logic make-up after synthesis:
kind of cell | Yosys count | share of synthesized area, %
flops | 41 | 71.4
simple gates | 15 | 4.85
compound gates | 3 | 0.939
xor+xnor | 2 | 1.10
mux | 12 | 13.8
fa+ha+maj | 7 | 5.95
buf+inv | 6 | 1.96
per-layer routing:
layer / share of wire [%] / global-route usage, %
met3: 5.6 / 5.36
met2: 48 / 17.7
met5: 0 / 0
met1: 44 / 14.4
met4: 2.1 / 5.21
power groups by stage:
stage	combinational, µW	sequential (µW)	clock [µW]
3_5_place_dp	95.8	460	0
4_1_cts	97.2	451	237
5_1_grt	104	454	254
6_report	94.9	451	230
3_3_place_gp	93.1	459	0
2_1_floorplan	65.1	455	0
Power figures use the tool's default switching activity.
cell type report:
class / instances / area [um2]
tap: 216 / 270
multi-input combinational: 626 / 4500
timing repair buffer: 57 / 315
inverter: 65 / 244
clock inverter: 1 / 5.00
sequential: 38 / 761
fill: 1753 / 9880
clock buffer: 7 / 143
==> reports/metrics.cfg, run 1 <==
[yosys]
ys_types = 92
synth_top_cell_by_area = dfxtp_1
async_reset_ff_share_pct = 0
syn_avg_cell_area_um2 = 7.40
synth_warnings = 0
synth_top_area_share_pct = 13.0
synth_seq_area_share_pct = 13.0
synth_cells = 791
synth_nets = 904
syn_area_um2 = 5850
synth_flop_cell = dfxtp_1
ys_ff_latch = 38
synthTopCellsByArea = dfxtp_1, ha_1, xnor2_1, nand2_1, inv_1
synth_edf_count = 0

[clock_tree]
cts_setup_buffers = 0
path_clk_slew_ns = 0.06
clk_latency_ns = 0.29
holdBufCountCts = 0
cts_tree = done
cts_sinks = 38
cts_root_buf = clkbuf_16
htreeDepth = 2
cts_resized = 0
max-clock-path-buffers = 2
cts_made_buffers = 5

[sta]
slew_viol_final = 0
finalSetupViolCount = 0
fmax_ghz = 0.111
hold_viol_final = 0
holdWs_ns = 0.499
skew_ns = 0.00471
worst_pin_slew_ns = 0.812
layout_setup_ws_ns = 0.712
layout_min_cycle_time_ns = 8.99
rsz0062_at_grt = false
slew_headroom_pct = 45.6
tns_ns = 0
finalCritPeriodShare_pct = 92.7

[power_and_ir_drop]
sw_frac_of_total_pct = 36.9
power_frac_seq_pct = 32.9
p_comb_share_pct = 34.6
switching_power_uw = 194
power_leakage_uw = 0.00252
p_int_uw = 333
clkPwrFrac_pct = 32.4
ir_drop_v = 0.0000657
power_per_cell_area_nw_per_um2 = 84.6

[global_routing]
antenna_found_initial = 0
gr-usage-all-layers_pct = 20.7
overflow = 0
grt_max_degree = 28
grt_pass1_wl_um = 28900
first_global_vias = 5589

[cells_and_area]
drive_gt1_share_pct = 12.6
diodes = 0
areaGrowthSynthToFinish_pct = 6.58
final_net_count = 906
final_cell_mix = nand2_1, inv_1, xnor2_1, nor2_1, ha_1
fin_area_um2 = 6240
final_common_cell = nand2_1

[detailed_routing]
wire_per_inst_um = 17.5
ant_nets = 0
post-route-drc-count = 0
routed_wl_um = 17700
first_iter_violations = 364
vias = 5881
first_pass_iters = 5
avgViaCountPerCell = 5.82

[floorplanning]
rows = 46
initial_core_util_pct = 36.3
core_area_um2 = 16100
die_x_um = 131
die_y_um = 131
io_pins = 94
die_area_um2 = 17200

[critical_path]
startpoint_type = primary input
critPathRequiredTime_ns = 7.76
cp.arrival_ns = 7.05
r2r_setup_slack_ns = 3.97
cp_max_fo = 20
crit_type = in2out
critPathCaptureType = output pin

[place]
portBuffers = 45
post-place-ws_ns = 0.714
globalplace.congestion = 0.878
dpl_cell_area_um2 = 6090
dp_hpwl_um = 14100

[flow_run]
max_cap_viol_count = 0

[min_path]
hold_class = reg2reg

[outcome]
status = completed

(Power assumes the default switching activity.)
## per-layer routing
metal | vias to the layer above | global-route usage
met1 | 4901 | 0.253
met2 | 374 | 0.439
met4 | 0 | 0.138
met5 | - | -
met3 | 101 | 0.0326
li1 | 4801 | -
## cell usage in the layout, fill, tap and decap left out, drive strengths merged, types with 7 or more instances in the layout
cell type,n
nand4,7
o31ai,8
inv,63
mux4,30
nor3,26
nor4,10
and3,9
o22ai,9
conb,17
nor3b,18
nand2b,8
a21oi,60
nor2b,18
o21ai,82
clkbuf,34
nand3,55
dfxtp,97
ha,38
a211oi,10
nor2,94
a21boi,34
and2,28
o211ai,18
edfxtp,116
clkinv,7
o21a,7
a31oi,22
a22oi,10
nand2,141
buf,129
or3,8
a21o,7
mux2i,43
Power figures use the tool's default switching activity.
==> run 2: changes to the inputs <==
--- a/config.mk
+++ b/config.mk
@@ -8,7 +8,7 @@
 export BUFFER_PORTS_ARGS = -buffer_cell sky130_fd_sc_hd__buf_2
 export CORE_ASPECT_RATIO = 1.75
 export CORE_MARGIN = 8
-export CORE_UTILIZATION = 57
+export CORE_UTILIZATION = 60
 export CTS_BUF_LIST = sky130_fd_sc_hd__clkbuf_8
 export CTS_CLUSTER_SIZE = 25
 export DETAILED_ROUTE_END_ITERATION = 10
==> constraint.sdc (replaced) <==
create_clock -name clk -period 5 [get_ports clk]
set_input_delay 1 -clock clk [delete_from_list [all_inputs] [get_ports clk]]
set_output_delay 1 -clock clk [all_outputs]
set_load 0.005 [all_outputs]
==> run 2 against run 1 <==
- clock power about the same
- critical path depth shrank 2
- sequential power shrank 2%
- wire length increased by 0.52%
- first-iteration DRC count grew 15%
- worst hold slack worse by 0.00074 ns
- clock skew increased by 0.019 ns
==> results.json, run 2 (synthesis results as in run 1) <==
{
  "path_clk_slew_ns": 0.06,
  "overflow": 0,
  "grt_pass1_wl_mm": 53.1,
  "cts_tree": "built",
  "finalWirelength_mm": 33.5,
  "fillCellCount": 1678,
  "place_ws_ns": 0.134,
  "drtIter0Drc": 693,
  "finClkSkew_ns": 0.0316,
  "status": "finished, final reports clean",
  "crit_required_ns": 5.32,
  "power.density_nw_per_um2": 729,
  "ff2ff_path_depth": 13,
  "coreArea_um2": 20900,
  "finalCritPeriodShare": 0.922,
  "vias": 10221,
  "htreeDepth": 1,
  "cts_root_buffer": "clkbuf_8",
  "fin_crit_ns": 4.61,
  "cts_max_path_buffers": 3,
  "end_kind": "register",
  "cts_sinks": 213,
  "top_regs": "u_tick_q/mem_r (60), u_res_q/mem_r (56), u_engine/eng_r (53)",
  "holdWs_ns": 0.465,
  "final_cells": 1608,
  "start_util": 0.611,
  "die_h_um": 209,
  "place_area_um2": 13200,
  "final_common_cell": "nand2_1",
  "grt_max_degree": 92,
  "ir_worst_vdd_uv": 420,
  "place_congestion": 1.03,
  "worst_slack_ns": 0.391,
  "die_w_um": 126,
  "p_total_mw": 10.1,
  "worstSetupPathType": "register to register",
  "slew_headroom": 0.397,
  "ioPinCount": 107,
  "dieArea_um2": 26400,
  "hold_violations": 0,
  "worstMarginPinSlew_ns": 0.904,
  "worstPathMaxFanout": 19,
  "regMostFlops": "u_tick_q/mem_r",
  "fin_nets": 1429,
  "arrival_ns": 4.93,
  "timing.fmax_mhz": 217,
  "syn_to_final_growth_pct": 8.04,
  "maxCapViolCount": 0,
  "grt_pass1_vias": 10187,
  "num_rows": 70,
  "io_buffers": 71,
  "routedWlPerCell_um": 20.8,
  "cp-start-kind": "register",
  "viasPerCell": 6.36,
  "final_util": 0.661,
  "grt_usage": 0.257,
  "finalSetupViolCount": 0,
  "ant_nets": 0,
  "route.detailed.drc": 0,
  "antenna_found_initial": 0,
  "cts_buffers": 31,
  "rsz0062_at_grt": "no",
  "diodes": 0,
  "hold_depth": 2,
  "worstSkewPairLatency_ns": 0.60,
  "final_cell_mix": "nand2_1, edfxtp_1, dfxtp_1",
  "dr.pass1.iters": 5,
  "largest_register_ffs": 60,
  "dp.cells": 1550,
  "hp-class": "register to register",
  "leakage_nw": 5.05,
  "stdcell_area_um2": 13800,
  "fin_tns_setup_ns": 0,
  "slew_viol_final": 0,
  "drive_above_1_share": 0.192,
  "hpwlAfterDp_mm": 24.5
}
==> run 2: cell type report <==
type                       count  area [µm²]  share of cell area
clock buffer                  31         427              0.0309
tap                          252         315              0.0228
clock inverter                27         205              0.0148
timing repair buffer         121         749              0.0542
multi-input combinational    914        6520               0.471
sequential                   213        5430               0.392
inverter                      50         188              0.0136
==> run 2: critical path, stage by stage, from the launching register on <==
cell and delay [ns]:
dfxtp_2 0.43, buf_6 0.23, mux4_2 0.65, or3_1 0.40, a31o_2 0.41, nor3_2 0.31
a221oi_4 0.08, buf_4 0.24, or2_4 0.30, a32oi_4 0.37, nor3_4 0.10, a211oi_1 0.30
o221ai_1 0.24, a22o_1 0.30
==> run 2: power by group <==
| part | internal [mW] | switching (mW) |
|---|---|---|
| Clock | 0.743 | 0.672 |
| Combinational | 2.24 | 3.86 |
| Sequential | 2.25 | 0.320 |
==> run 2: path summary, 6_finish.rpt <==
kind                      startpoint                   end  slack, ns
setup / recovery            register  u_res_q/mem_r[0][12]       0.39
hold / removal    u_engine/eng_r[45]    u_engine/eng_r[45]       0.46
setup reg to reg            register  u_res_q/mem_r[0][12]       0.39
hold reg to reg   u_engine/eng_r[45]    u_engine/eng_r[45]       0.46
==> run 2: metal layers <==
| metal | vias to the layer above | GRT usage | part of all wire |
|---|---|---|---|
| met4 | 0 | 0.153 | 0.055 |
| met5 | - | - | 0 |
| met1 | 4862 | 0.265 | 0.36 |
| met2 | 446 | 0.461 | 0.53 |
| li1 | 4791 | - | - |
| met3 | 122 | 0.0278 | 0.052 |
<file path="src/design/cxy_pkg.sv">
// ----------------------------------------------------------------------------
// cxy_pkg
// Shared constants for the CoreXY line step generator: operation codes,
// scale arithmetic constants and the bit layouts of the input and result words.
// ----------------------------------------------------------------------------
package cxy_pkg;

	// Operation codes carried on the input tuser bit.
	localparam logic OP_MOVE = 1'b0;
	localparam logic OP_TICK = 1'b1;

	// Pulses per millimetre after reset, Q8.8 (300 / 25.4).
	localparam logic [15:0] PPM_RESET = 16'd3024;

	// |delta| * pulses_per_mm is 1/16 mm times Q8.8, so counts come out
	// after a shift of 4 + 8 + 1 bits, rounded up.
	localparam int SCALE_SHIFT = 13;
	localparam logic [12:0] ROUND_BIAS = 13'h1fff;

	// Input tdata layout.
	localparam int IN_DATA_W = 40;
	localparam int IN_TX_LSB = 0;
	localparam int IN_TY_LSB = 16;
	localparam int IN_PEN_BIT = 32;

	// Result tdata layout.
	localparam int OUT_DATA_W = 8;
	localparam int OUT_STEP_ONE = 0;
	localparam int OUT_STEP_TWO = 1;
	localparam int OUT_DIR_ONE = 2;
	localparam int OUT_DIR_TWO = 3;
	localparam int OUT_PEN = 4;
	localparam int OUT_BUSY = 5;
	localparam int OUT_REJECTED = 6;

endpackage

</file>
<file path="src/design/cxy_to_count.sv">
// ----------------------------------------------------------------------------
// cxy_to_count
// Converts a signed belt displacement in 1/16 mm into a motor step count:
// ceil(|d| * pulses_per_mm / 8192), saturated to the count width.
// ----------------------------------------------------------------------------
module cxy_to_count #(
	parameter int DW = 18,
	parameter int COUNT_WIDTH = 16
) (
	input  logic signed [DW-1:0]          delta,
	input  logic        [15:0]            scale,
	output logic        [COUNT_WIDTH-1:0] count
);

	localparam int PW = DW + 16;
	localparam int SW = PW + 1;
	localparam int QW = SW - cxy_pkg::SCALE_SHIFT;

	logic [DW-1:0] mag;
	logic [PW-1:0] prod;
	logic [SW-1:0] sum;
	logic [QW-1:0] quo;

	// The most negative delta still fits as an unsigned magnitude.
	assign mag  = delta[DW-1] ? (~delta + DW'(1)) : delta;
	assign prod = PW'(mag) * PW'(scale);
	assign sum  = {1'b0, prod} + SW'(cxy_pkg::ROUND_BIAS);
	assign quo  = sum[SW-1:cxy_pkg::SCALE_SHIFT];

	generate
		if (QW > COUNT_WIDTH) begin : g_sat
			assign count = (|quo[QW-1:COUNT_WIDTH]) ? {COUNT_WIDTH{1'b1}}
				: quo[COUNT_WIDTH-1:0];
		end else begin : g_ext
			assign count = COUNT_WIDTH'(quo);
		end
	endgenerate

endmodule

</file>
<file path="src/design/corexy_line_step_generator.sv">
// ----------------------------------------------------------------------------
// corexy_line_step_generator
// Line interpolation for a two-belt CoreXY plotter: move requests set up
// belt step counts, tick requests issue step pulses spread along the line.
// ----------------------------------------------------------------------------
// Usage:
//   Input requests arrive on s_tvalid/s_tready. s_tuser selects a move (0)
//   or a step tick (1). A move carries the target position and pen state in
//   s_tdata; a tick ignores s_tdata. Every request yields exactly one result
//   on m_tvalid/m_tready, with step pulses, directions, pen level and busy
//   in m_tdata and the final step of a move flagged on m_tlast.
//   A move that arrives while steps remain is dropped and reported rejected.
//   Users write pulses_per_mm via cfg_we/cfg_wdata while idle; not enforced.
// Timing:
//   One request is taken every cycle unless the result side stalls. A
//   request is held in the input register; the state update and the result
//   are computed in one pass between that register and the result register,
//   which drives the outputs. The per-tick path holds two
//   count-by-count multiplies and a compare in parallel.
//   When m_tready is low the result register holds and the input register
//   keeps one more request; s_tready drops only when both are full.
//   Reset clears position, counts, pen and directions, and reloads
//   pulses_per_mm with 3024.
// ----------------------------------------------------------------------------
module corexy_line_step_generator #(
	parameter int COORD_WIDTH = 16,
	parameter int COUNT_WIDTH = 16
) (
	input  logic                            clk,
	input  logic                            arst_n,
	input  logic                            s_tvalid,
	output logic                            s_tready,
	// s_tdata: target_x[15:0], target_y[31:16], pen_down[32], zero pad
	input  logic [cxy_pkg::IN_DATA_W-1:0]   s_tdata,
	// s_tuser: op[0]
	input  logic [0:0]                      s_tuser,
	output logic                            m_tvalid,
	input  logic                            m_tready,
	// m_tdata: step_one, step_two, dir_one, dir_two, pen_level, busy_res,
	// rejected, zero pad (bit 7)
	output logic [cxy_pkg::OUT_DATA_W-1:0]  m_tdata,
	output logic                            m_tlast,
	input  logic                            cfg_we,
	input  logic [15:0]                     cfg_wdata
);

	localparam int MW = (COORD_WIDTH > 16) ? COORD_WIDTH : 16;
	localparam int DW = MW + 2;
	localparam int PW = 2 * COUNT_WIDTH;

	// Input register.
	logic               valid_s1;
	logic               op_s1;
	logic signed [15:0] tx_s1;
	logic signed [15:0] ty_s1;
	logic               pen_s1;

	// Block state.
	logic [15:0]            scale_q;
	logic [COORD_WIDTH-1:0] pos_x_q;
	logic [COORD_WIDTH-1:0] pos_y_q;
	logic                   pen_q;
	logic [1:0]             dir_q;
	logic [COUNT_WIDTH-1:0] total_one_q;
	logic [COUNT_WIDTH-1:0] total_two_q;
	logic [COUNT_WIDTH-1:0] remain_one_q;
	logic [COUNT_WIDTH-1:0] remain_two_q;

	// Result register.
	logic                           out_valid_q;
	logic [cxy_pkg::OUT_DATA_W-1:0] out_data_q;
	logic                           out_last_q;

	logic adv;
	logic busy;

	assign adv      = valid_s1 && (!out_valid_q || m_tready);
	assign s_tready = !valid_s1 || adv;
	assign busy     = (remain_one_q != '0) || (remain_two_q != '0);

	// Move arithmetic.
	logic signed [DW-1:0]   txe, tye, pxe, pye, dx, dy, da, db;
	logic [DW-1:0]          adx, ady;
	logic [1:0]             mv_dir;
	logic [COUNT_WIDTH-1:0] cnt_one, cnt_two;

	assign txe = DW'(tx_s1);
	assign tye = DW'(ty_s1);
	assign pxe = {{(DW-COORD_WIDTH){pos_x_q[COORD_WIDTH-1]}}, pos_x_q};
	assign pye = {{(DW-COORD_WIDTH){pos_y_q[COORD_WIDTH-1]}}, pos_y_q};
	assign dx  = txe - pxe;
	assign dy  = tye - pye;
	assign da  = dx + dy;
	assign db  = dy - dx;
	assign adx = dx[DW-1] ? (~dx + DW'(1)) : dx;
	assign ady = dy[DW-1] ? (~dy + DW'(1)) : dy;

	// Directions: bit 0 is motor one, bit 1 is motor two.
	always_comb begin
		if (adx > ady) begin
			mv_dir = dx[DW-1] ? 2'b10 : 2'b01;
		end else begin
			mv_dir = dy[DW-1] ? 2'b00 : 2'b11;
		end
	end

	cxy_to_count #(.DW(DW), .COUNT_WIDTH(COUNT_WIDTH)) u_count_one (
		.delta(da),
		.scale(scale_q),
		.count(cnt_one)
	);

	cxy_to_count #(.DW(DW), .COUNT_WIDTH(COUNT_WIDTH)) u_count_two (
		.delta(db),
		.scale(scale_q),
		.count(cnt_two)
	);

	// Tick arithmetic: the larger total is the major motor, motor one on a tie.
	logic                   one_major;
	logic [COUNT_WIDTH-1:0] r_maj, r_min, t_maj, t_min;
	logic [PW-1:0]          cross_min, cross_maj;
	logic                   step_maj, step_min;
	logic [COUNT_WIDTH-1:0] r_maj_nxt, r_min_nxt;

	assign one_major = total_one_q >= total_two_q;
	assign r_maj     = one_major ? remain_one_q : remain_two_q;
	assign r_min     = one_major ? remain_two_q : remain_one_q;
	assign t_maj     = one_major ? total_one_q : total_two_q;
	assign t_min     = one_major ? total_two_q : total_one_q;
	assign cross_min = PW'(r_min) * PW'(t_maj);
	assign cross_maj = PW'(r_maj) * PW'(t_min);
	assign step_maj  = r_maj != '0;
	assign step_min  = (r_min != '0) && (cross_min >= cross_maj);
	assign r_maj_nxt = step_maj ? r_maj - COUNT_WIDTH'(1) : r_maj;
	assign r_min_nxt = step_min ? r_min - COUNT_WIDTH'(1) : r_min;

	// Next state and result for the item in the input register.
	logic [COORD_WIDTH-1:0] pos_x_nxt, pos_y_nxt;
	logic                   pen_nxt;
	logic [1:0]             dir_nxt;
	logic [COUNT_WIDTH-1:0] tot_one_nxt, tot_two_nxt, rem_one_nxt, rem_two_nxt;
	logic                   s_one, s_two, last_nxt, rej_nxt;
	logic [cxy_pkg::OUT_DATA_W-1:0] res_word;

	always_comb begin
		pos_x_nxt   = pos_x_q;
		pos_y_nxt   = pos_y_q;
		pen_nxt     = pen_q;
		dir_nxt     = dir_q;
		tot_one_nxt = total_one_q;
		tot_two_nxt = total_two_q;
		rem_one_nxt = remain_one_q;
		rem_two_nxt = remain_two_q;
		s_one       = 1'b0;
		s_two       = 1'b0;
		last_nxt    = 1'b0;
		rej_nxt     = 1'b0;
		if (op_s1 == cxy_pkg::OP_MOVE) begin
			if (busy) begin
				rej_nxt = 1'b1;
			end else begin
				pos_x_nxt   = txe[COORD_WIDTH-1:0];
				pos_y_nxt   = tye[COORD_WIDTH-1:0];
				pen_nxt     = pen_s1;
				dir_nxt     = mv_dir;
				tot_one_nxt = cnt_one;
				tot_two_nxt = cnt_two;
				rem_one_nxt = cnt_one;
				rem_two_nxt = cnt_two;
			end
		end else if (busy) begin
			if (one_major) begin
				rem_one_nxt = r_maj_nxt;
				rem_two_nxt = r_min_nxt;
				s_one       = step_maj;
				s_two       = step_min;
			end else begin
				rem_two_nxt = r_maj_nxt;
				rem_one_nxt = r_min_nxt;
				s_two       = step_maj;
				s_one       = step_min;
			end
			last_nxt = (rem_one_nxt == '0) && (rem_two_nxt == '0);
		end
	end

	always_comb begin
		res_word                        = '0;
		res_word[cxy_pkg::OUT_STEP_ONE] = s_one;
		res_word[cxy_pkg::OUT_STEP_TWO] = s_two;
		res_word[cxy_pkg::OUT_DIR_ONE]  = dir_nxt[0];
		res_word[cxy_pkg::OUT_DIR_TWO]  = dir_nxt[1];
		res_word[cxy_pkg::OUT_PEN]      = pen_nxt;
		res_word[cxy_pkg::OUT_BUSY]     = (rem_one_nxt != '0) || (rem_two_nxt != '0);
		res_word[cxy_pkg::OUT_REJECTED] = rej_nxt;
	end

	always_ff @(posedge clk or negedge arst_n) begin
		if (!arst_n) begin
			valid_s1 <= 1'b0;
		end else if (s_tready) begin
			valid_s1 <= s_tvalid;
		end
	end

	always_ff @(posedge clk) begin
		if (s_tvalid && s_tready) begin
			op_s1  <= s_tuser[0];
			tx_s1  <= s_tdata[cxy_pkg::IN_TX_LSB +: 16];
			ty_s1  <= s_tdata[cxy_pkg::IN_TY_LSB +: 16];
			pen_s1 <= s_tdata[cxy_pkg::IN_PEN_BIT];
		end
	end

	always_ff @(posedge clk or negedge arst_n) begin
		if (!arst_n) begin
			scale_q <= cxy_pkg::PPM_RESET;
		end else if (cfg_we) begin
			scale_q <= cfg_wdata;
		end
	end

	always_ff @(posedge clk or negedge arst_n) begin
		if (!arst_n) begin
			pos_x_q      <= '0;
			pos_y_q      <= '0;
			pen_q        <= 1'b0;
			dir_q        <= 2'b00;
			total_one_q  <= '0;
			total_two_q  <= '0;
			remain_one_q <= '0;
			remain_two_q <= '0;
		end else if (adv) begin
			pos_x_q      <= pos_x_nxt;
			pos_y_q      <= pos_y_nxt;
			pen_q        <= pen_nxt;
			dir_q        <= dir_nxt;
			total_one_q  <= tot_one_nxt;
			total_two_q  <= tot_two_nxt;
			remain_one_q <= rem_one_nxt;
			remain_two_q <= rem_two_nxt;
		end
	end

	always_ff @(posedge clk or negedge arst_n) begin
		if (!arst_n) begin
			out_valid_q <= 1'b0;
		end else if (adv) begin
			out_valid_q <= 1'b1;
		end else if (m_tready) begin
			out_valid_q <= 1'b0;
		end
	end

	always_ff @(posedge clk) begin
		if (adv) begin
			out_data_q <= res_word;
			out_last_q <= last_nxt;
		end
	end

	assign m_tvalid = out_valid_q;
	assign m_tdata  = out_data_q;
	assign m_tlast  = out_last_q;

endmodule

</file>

→ WHAT TO DO: Lines from the top of the entries through the line with "holdWs_ns = 0.499" are to be transcribed exactly, and nothing more.

→ PROBLEM SOLUTION:
logic make-up after synthesis:
kind of cell | Yosys count | share of synthesized area, %
flops | 41 | 71.4
simple gates | 15 | 4.85
compound gates | 3 | 0.939
xor+xnor | 2 | 1.10
mux | 12 | 13.8
fa+ha+maj | 7 | 5.95
buf+inv | 6 | 1.96
per-layer routing:
layer / share of wire [%] / global-route usage, %
met3: 5.6 / 5.36
met2: 48 / 17.7
met5: 0 / 0
met1: 44 / 14.4
met4: 2.1 / 5.21
power groups by stage:
stage	combinational, µW	sequential (µW)	clock [µW]
3_5_place_dp	95.8	460	0
4_1_cts	97.2	451	237
5_1_grt	104	454	254
6_report	94.9	451	230
3_3_place_gp	93.1	459	0
2_1_floorplan	65.1	455	0
Power figures use the tool's default switching activity.
cell type report:
class / instances / area [um2]
tap: 216 / 270
multi-input combinational: 626 / 4500
timing repair buffer: 57 / 315
inverter: 65 / 244
clock inverter: 1 / 5.00
sequential: 38 / 761
fill: 1753 / 9880
clock buffer: 7 / 143
==> reports/metrics.cfg, run 1 <==
[yosys]
ys_types = 92
synth_top_cell_by_area = dfxtp_1
async_reset_ff_share_pct = 0
syn_avg_cell_area_um2 = 7.40
synth_warnings = 0
synth_top_area_share_pct = 13.0
synth_seq_area_share_pct = 13.0
synth_cells = 791
synth_nets = 904
syn_area_um2 = 5850
synth_flop_cell = dfxtp_1
ys_ff_latch = 38
synthTopCellsByArea = dfxtp_1, ha_1, xnor2_1, nand2_1, inv_1
synth_edf_count = 0

[clock_tree]
cts_setup_buffers = 0
path_clk_slew_ns = 0.06
clk_latency_ns = 0.29
holdBufCountCts = 0
cts_tree = done
cts_sinks = 38
cts_root_buf = clkbuf_16
htreeDepth = 2
cts_resized = 0
max-clock-path-buffers = 2
cts_made_buffers = 5

[sta]
slew_viol_final = 0
finalSetupViolCount = 0
fmax_ghz = 0.111
hold_viol_final = 0
holdWs_ns = 0.499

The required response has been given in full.